*Stored entries*.
# # # #

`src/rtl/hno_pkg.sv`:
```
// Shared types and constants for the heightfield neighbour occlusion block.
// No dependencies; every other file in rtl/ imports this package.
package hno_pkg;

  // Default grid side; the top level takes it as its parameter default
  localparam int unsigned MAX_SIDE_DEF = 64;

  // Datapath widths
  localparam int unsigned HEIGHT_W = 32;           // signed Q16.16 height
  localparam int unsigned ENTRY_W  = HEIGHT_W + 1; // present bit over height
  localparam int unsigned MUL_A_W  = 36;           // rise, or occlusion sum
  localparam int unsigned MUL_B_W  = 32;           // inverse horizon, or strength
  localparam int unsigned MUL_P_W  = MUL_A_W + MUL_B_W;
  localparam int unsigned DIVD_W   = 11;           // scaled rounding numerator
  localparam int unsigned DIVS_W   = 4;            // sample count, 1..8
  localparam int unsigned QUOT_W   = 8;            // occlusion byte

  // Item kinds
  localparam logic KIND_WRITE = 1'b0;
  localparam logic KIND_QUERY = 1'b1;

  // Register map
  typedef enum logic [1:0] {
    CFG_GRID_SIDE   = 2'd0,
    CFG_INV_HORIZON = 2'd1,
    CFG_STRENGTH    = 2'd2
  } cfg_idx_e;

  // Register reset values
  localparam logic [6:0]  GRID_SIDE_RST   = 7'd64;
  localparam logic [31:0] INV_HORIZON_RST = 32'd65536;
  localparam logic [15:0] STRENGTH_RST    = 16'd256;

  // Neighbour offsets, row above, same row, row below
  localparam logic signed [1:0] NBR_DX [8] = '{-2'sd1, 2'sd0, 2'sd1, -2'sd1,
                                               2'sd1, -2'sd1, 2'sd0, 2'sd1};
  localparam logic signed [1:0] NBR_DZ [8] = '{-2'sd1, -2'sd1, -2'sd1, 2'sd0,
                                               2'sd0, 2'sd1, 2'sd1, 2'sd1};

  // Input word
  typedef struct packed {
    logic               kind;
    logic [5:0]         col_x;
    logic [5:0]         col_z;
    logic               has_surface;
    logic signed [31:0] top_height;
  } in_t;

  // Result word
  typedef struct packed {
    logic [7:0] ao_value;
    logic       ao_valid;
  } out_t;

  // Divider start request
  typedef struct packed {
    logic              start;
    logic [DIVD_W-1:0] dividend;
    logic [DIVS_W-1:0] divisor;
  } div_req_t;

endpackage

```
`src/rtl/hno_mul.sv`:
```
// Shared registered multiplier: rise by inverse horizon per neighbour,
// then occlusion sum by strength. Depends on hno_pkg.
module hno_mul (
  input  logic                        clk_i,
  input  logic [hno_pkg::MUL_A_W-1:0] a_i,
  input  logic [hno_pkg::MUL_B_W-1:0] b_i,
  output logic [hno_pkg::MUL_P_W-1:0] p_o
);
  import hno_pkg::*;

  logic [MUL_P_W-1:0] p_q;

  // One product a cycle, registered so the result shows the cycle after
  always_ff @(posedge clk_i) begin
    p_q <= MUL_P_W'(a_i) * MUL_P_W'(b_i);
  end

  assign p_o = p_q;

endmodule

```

# # # #

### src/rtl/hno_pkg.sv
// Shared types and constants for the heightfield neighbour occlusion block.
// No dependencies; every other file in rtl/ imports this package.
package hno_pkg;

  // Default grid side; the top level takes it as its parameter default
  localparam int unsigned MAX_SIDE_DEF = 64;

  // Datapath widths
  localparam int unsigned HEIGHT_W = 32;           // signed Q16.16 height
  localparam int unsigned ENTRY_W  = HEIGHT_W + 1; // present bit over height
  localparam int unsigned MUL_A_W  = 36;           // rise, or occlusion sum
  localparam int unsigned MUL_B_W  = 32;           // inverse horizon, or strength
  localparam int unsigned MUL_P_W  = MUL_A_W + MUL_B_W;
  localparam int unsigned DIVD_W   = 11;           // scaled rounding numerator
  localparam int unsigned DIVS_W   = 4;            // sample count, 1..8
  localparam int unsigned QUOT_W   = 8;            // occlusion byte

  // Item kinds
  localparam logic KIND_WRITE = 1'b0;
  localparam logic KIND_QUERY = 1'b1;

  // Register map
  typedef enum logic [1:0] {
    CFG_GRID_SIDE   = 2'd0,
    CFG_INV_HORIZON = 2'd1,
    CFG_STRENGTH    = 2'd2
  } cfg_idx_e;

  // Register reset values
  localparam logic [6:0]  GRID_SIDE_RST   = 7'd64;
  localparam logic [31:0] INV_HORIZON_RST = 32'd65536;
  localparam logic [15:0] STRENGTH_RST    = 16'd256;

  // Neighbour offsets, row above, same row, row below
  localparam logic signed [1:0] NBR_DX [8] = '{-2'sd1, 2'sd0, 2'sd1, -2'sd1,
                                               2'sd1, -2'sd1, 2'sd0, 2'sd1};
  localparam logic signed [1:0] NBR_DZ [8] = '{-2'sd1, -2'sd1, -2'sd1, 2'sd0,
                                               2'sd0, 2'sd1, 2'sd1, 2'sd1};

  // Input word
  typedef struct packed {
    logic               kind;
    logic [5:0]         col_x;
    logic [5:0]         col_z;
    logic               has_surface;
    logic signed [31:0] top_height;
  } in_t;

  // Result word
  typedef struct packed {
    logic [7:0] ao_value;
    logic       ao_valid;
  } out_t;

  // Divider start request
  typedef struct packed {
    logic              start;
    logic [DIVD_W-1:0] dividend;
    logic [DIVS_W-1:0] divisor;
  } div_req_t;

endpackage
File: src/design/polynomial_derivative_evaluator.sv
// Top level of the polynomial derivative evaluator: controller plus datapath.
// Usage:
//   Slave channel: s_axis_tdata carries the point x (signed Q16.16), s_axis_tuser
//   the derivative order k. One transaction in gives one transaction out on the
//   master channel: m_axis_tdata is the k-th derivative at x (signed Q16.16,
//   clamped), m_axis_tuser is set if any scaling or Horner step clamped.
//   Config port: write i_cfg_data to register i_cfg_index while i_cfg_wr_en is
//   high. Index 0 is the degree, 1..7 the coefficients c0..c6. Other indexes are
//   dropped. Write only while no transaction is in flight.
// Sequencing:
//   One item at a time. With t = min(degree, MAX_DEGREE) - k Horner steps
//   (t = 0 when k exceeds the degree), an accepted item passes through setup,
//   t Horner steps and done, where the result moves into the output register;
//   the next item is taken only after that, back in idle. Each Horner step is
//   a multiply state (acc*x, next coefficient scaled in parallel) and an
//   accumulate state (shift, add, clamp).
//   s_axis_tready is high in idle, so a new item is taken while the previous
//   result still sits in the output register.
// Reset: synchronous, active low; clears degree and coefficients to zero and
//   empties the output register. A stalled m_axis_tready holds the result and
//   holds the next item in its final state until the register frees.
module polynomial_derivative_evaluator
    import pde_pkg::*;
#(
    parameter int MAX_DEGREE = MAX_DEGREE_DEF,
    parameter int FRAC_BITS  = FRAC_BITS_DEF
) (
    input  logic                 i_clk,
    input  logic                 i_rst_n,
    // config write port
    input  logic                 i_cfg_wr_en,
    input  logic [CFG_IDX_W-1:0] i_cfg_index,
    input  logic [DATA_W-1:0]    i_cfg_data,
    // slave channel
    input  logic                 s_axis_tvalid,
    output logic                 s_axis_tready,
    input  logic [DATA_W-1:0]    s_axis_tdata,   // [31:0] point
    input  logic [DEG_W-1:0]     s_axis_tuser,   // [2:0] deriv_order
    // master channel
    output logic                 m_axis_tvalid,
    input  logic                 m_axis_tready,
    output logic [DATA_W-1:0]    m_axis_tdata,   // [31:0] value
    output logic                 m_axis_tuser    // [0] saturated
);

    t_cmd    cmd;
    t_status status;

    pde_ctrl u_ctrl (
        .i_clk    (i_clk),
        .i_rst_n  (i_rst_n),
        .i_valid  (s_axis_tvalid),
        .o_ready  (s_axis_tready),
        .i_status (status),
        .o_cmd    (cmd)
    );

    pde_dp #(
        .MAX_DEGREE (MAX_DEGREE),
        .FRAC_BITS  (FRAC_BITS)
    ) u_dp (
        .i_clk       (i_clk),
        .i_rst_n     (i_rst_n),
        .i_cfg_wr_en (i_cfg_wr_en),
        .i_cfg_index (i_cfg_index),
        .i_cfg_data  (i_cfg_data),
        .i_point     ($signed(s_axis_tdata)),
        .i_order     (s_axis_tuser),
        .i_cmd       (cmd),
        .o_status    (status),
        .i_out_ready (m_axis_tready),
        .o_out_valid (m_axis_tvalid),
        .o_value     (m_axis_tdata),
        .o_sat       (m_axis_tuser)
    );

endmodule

# # # #

*TASK TO COMPLETE*.
Above are the records; report each line in them that includes the word "holds".

*WRITTEN SOLUTION*.
//   empties the output register. A stalled m_axis_tready holds the result and
//   holds the next item in its final state until the register frees.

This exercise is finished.